Cells defective for either tRNA nuclear import or cytoplasmic RTD (mtr10Δ or xrn1Δ cells) are viable, but cells simultaneously missing both of these quality control pathways (mtr10Δ xrn1Δ cells) are not viable (72). The data support the notion that cells must possess at least one of these pathways for viability; however, as both Mtr10 and Xrn1 serve multiple functions in yeast, it is possible that the lethality of the double mutants results from a reason other than tRNA quality control; future studies are required to distinguish between the possibilities.

PERSPECTIVES

It is surprising that there are at least six separate quality control mechanisms, each partially contributing to the cytoplasmic pools of appropriately structured, processed, and modified tRNAs. Why these Rube Goldberg machine-like mechanisms for tRNA quality control evolved is not known. However, similar multiple layers of quality control mechanisms also have evolved for other steps of translation. For example, there are three separate mechanisms (triple sieve) that function in accurate aminoacylation of bacterial tRNA^Pro (74). Many questions remain. For instance, it is unknown whether aberrant tRNAs imported to the nucleus via the retrograde process are repaired by nuclear tRNA posttranscriptional enzymes and/or whether they are degraded via the exosome or the Rat1 nuclear RTD enzyme. Moreover, recent studies showed that the extent of particular tRNA modifications is altered by environmental stresses (15–17, 75), and it will therefore be interesting to learn how the resulting hypomodified tRNAs generated under such conditions escape the RTD quality control pathway. Finally, it is quite possible that an additional quality control mechanism(s) for tRNA production, subcellular distribution, and tRNA roles in protein synthesis has yet to be discovered.

Biographies

Anita K. Hopper received a Ph.D. degree from the University of Illinois and conducted postdoctoral studies at the University of Washington. She held faculty positions at the University of Massachusetts Medical Center, the Pennsylvania State University College of Medicine, and Ohio State University, where she is a professor of molecular genetics. She is a Fellow of the American Academy of Microbiology and American Association for the Advancement of Science (AAAS) and received a lifetime achievement award from the RNA Society. She is a past secretary of the Genetics Society of America and a past president of the RNA Society. She was on the Molecular and Cellular Biology (MCB) Editorial Board from 1986 to 1989 and served as an associate editor from 1989 to 2000. Her laboratory has been studying tRNA biology since the 1970s. The studies have uncovered numerous gene products involved in tRNA nuclear-cytoplasmic dynamics, tRNA processing, and tRNA intron turnover. A key discovery was the paradigm-shifting tRNA retrograde pathway by which cytoplasmic tRNAs accumulate in the nucleus. This process has previously unappreciated roles in tRNA quality control.

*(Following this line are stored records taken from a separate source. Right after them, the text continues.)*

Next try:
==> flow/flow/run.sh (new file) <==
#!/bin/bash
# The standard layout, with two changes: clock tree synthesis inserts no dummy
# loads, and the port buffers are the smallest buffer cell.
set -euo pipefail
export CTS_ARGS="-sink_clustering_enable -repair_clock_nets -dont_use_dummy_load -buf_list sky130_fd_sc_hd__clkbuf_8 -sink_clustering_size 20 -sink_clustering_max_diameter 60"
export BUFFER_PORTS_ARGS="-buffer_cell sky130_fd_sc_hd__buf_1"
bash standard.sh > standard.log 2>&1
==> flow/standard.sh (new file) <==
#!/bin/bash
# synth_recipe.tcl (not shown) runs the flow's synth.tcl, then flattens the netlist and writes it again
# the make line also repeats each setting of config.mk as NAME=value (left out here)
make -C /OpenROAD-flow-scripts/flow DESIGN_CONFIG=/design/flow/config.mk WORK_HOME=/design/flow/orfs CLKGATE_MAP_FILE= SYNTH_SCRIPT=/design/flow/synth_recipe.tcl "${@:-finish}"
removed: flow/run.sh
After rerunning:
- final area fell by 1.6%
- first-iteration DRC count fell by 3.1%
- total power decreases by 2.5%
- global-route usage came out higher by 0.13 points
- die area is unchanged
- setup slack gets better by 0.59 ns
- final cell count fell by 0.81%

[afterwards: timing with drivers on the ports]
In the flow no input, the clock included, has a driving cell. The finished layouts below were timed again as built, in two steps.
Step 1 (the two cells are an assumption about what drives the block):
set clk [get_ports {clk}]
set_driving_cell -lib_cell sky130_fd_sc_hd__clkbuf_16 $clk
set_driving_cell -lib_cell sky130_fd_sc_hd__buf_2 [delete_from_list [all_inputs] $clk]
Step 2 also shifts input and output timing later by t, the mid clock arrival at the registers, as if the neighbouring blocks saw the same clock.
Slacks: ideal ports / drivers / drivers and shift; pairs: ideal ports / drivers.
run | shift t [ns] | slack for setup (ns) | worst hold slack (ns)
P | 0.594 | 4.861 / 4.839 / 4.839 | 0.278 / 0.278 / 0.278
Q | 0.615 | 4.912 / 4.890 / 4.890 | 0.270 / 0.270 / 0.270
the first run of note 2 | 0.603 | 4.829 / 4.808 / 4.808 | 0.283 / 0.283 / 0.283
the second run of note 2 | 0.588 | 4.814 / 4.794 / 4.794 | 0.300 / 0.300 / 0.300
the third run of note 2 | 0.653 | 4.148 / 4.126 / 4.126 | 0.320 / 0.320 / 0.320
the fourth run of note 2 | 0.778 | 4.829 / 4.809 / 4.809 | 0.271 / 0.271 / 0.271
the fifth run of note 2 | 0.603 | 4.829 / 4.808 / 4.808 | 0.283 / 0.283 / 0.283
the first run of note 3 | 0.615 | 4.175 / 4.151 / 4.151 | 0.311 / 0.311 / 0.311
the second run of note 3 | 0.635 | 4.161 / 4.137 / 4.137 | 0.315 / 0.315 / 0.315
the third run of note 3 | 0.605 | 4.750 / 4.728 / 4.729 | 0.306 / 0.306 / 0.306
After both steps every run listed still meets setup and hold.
This is an optimization exercise on Yosys and OpenROAD, whose aim is small area, a short achievable clock period and few clock cycles, not a production implementation.
In this exercise RTL edits were held to simulation tests only and were not proved equivalent to the original.

===== design/flow/run.sh =====
#!/bin/bash
# synth_recipe.tcl (not shown) runs the flow's synth.tcl, then flattens the netlist and writes it again
# the make line also repeats each setting of config.mk as NAME=value (left out here)
make -C /OpenROAD-flow-scripts/flow DESIGN_CONFIG=/design/flow/config.mk WORK_HOME=/design/flow/orfs CLKGATE_MAP_FILE= SYNTH_SCRIPT=/design/flow/synth_recipe.tcl finish

===== design/flow/constraint.sdc =====
create_clock -name core_clock -period 15.0 [get_ports {clk}]
set_input_delay 3.0000 -clock core_clock [delete_from_list [all_inputs] [get_ports {clk}]]
set_output_delay 3.0000 -clock core_clock [all_outputs]
set_load 0.01 [all_outputs]
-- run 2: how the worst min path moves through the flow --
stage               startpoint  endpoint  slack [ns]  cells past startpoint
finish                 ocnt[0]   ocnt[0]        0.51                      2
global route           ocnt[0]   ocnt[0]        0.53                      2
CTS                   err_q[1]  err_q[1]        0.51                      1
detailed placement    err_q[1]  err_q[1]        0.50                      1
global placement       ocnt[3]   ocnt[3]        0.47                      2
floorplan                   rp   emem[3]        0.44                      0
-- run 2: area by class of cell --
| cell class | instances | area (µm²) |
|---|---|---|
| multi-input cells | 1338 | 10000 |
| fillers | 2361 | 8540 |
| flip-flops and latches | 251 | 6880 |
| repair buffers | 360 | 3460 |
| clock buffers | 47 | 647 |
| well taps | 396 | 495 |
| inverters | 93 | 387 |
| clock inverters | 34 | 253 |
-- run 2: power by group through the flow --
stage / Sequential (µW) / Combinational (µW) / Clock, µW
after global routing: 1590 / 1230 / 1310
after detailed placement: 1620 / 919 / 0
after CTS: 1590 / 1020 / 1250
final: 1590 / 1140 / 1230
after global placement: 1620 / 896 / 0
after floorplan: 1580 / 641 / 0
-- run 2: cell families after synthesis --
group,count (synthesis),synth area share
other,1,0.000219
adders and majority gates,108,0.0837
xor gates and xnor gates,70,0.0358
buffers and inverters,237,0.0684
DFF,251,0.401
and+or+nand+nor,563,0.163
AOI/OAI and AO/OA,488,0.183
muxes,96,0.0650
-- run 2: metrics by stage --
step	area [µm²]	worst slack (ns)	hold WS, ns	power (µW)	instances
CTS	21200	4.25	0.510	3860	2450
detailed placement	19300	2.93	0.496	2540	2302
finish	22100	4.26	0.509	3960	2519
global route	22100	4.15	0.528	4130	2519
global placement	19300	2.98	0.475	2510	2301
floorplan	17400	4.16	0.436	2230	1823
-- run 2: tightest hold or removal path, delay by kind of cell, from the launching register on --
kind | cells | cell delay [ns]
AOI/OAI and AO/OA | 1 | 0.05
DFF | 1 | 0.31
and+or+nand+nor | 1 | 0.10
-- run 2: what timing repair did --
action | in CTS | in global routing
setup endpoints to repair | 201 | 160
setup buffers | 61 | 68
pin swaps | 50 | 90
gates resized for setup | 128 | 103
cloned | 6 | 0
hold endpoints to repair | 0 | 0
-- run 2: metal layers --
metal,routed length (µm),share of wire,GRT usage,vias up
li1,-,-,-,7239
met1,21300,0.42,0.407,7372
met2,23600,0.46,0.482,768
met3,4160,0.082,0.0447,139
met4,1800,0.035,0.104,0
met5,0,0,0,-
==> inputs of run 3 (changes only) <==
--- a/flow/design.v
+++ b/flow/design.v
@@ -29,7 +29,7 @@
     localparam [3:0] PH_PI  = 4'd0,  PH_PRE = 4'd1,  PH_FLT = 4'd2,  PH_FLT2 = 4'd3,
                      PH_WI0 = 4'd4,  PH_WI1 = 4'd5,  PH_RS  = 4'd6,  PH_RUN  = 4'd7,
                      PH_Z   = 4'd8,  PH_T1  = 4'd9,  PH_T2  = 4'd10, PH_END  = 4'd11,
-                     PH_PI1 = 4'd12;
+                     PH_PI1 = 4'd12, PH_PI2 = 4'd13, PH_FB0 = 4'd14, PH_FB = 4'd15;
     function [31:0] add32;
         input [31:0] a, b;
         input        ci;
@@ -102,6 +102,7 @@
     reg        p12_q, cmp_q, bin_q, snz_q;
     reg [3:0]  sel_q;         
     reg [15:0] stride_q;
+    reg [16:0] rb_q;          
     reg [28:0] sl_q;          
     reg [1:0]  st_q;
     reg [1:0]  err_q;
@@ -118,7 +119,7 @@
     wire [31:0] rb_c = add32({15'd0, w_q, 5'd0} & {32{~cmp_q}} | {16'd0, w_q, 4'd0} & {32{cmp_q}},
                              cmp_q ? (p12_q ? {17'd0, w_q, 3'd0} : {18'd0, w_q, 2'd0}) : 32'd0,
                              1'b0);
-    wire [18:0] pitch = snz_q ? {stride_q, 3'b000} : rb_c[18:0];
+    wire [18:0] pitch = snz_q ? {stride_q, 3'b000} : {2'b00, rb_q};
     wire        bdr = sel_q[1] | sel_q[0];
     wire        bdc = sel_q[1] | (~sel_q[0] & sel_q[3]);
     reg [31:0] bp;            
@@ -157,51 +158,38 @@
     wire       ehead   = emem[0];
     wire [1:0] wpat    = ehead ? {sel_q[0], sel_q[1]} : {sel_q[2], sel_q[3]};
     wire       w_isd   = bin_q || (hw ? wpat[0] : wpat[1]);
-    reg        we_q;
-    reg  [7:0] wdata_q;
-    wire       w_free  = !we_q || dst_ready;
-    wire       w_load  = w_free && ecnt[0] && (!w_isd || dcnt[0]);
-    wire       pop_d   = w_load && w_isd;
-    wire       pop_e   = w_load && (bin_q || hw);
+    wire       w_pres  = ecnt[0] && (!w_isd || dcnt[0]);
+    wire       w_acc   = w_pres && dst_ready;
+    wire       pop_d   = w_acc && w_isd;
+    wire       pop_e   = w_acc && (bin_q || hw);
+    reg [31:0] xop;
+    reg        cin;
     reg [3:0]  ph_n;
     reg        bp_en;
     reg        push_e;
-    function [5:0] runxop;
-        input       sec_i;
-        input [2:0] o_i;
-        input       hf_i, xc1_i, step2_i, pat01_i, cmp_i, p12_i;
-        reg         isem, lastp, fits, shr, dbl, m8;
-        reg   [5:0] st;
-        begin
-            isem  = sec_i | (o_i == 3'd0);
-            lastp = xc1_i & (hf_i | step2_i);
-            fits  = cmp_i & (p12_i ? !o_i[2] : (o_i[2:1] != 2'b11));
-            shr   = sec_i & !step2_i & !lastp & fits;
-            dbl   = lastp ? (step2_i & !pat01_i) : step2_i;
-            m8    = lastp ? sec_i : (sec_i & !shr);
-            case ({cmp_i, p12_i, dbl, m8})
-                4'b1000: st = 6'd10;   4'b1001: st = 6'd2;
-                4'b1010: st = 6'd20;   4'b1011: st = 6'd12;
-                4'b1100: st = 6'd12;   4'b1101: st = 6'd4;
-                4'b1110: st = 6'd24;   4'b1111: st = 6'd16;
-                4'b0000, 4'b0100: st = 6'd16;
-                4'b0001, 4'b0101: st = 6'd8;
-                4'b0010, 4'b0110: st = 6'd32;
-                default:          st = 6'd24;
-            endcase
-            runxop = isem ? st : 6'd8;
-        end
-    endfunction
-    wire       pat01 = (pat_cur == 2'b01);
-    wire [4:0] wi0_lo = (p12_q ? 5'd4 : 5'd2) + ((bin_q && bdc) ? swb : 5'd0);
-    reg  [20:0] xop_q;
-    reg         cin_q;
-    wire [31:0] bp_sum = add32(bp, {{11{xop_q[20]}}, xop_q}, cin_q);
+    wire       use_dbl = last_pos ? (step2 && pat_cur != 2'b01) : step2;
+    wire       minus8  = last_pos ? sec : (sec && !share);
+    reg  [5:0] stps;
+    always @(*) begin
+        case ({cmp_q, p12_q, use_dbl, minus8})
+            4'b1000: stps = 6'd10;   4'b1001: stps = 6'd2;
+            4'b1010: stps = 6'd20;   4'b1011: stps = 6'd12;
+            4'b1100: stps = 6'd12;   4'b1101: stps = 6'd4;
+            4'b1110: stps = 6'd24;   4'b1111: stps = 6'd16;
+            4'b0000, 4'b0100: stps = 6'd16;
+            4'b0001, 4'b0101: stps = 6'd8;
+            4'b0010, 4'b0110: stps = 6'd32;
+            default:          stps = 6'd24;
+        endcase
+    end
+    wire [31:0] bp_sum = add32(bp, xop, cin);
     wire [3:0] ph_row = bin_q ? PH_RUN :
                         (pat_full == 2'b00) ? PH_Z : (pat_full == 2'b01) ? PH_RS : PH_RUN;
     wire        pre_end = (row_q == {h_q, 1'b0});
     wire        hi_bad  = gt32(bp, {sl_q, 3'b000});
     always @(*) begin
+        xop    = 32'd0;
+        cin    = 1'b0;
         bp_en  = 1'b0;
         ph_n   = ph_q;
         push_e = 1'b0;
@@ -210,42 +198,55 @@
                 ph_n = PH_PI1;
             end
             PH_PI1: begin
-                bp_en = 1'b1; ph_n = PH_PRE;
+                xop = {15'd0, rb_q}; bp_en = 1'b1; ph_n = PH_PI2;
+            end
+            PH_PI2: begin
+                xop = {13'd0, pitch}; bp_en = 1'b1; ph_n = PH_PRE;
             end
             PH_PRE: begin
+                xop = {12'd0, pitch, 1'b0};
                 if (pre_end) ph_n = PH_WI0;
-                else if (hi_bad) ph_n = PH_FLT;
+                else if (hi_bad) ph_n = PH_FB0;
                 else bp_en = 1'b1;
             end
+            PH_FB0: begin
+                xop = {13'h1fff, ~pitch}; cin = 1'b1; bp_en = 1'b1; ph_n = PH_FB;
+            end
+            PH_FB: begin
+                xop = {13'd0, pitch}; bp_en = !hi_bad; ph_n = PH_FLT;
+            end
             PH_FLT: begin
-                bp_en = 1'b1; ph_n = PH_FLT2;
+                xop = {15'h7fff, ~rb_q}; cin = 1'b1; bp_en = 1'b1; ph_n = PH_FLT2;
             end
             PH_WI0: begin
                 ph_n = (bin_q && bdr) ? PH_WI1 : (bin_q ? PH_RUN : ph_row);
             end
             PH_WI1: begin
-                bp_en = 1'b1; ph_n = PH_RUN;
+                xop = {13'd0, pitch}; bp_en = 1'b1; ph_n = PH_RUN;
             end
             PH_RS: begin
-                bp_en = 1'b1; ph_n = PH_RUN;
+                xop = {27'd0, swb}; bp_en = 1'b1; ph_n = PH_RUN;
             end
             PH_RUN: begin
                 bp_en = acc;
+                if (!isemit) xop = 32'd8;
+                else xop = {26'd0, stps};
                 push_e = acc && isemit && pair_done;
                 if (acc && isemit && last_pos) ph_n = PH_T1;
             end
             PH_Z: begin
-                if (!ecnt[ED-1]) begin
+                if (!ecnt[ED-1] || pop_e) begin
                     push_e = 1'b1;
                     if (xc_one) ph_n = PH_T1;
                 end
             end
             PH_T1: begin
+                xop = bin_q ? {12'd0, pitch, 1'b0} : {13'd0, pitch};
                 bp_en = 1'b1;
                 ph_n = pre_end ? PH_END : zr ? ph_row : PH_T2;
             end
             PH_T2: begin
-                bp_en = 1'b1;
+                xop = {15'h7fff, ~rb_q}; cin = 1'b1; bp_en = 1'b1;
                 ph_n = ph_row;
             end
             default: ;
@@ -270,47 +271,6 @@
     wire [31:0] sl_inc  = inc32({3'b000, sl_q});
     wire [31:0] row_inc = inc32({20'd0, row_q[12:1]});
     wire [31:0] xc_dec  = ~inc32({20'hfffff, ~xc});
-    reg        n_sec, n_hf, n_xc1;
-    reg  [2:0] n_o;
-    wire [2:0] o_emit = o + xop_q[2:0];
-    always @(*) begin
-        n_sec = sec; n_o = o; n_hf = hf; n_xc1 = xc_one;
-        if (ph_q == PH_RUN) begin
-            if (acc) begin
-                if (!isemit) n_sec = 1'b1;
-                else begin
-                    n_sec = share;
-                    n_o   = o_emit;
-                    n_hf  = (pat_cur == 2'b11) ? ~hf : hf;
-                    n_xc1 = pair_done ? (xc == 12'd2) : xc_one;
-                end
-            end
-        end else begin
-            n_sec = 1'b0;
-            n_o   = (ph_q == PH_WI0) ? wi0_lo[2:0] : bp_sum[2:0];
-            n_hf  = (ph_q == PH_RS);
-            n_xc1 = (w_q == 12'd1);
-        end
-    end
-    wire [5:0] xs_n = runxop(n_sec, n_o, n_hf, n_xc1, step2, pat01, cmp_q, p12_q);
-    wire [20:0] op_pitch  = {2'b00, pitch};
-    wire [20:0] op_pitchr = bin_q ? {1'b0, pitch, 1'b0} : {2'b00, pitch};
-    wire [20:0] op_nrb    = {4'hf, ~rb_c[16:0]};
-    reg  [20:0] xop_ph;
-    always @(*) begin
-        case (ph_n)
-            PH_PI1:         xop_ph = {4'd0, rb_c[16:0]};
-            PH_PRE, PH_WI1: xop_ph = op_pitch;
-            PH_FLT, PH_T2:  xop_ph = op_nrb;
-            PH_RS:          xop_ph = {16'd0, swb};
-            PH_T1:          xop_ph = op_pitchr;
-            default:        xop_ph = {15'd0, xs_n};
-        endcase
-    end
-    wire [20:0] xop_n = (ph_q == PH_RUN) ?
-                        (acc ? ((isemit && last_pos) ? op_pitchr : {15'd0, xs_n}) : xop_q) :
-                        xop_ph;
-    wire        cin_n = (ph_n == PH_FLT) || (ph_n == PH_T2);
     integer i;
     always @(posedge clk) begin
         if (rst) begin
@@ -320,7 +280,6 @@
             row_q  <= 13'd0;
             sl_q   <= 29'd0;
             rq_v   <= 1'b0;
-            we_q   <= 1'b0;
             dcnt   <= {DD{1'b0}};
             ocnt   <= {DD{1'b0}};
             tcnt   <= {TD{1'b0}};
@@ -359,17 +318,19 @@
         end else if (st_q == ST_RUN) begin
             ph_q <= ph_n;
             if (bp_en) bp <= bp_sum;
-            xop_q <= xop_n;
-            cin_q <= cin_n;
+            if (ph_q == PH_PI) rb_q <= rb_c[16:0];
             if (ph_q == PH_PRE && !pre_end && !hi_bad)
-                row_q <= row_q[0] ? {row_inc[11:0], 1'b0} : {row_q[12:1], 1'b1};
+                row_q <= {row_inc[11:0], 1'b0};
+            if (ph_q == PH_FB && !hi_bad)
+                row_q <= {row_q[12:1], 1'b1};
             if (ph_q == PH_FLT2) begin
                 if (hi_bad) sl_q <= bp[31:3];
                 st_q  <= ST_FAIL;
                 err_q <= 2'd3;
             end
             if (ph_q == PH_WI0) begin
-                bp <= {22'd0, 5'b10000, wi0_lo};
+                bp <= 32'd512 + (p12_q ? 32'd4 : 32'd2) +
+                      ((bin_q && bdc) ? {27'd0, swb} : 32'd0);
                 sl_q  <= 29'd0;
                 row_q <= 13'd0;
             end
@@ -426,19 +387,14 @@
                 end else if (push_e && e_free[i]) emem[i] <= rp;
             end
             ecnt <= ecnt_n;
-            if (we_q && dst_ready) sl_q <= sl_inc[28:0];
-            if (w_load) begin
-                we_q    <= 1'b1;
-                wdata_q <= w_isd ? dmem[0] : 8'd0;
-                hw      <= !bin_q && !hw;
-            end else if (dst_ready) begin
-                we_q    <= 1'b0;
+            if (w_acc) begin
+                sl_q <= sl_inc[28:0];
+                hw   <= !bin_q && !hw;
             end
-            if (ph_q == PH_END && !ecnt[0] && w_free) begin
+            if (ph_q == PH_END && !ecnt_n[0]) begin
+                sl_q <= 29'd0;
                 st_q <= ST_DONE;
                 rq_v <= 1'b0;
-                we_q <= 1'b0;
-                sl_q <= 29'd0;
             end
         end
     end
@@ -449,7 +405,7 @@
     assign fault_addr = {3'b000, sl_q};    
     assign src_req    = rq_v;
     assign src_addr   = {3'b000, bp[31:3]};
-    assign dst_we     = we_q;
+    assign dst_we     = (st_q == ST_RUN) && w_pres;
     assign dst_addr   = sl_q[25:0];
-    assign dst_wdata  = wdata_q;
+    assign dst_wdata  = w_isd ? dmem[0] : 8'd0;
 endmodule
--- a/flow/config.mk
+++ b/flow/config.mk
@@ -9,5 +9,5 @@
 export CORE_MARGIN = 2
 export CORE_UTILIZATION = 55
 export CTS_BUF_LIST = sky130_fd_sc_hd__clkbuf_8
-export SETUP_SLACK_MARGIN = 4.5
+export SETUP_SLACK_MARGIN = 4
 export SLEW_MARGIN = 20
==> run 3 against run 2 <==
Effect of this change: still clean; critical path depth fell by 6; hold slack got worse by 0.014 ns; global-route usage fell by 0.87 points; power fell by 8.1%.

Hsiao-Yun Huang received an M.S. degree from National Central University Taiwan and a Ph.D. degree from The Ohio State University. She is currently conducting postdoctoral studies at Howard Hughes Medical Institute, Indiana University. She is a member of the Genetics Society of America and the RNA Society. She has studied translation initiation and tRNA biology since 2003. Her Ph.D. studies with Dr. Hopper uncovered connections between β-importin family members, tRNA subcellular trafficking, and nutrient status. She developed a novel in vivo biochemical method, and, using this methodology, she uncovered distinct roles for β-importin family members in the paradigm-shifting tRNA retrograde pathway by which cytoplasmic tRNAs are imported to the nucleus and are then reexported to the cytoplasm. Her work has contributed to understanding regarding how tRNA nuclear reexport contributes to tRNA quality control.